> _Exercise details_
Collect the lines of the entries where "then" shows up.

> _Items listed in a dataset_
····················

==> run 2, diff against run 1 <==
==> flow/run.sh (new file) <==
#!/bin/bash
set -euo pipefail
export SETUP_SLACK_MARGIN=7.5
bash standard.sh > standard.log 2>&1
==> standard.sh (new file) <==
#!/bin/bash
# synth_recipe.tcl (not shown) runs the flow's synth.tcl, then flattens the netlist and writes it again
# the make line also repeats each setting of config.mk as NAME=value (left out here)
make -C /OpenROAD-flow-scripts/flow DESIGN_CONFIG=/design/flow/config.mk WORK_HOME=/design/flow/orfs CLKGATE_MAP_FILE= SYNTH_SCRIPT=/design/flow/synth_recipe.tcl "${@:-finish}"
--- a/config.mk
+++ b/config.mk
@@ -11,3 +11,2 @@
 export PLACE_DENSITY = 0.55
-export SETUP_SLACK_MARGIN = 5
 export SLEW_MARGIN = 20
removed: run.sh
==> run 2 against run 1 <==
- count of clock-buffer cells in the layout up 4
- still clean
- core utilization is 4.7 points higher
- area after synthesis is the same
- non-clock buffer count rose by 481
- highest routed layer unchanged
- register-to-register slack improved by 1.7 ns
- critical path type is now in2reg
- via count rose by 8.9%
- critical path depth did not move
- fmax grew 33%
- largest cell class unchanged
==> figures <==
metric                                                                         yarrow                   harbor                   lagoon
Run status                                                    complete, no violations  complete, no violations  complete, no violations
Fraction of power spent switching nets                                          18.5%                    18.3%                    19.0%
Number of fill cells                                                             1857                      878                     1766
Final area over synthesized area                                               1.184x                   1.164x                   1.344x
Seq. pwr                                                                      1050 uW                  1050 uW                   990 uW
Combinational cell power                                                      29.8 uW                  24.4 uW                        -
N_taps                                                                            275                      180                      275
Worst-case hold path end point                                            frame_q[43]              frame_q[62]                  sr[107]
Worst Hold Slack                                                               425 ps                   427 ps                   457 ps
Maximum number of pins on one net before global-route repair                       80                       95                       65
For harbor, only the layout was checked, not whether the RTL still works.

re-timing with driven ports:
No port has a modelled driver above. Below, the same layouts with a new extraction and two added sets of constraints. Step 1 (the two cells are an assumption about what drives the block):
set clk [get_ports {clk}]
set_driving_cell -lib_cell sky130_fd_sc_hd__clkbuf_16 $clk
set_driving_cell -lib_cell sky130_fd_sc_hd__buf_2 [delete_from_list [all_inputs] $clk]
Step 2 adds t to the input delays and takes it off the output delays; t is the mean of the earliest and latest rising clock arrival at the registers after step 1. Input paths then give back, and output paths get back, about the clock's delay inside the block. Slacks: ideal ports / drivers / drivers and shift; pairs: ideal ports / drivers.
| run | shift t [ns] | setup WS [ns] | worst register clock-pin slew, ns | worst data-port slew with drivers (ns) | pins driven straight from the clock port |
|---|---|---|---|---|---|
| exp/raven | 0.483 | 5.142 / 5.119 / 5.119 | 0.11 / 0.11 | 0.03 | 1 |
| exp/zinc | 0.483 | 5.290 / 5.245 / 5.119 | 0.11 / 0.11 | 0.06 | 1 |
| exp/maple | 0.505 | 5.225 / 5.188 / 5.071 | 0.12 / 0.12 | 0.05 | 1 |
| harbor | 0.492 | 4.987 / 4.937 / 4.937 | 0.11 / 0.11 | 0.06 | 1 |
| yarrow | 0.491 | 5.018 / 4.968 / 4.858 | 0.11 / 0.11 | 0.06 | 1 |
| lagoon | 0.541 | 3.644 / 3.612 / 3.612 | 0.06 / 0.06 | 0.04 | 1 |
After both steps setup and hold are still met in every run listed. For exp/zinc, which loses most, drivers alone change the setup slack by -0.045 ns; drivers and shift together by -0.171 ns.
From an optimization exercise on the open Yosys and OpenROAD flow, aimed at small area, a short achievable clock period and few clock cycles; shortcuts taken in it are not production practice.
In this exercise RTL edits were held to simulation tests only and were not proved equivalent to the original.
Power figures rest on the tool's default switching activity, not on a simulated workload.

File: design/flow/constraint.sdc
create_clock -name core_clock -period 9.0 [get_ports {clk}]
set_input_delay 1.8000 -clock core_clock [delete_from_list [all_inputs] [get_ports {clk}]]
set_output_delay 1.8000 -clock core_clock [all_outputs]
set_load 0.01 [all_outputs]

····················

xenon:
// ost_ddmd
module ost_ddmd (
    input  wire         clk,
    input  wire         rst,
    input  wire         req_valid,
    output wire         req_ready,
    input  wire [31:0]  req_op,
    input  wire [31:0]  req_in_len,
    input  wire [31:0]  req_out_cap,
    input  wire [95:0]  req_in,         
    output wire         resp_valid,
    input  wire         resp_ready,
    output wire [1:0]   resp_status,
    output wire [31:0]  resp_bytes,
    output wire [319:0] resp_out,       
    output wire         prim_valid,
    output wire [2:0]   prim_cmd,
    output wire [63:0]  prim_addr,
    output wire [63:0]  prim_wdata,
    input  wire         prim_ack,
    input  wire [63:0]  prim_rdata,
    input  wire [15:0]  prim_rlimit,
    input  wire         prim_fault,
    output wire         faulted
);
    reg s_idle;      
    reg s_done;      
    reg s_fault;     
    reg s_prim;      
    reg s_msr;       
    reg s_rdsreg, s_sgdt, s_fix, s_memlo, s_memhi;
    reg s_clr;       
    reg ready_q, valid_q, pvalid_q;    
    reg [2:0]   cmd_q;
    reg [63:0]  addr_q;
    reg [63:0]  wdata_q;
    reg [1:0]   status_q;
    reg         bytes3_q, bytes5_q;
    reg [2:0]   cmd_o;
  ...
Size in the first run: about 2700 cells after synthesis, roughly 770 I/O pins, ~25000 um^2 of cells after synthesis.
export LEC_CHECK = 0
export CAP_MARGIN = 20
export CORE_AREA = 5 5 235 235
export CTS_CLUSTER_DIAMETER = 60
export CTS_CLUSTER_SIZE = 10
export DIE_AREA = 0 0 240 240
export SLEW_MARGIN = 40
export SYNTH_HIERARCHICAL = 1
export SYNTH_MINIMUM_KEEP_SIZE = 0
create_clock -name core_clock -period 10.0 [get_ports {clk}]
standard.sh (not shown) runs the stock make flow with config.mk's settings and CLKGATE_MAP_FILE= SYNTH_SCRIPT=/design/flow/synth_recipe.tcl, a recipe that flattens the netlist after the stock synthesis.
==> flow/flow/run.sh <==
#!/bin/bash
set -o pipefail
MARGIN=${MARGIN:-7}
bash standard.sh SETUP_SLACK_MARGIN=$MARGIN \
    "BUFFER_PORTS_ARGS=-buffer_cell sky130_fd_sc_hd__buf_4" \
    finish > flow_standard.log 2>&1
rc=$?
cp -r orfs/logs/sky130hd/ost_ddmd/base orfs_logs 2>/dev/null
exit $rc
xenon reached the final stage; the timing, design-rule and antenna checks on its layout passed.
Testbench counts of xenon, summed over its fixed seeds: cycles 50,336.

····················

> _Written solution_
# synth_recipe.tcl (not shown) runs the flow's synth.tcl, then flattens the netlist and writes it again
Step 2 adds t to the input delays and takes it off the output delays; t is the mean of the earliest and latest rising clock arrival at the registers after step 1. Input paths then give back, and output paths get back, about the clock's delay inside the block. Slacks: ideal ports / drivers / drivers and shift; pairs: ideal ports / drivers.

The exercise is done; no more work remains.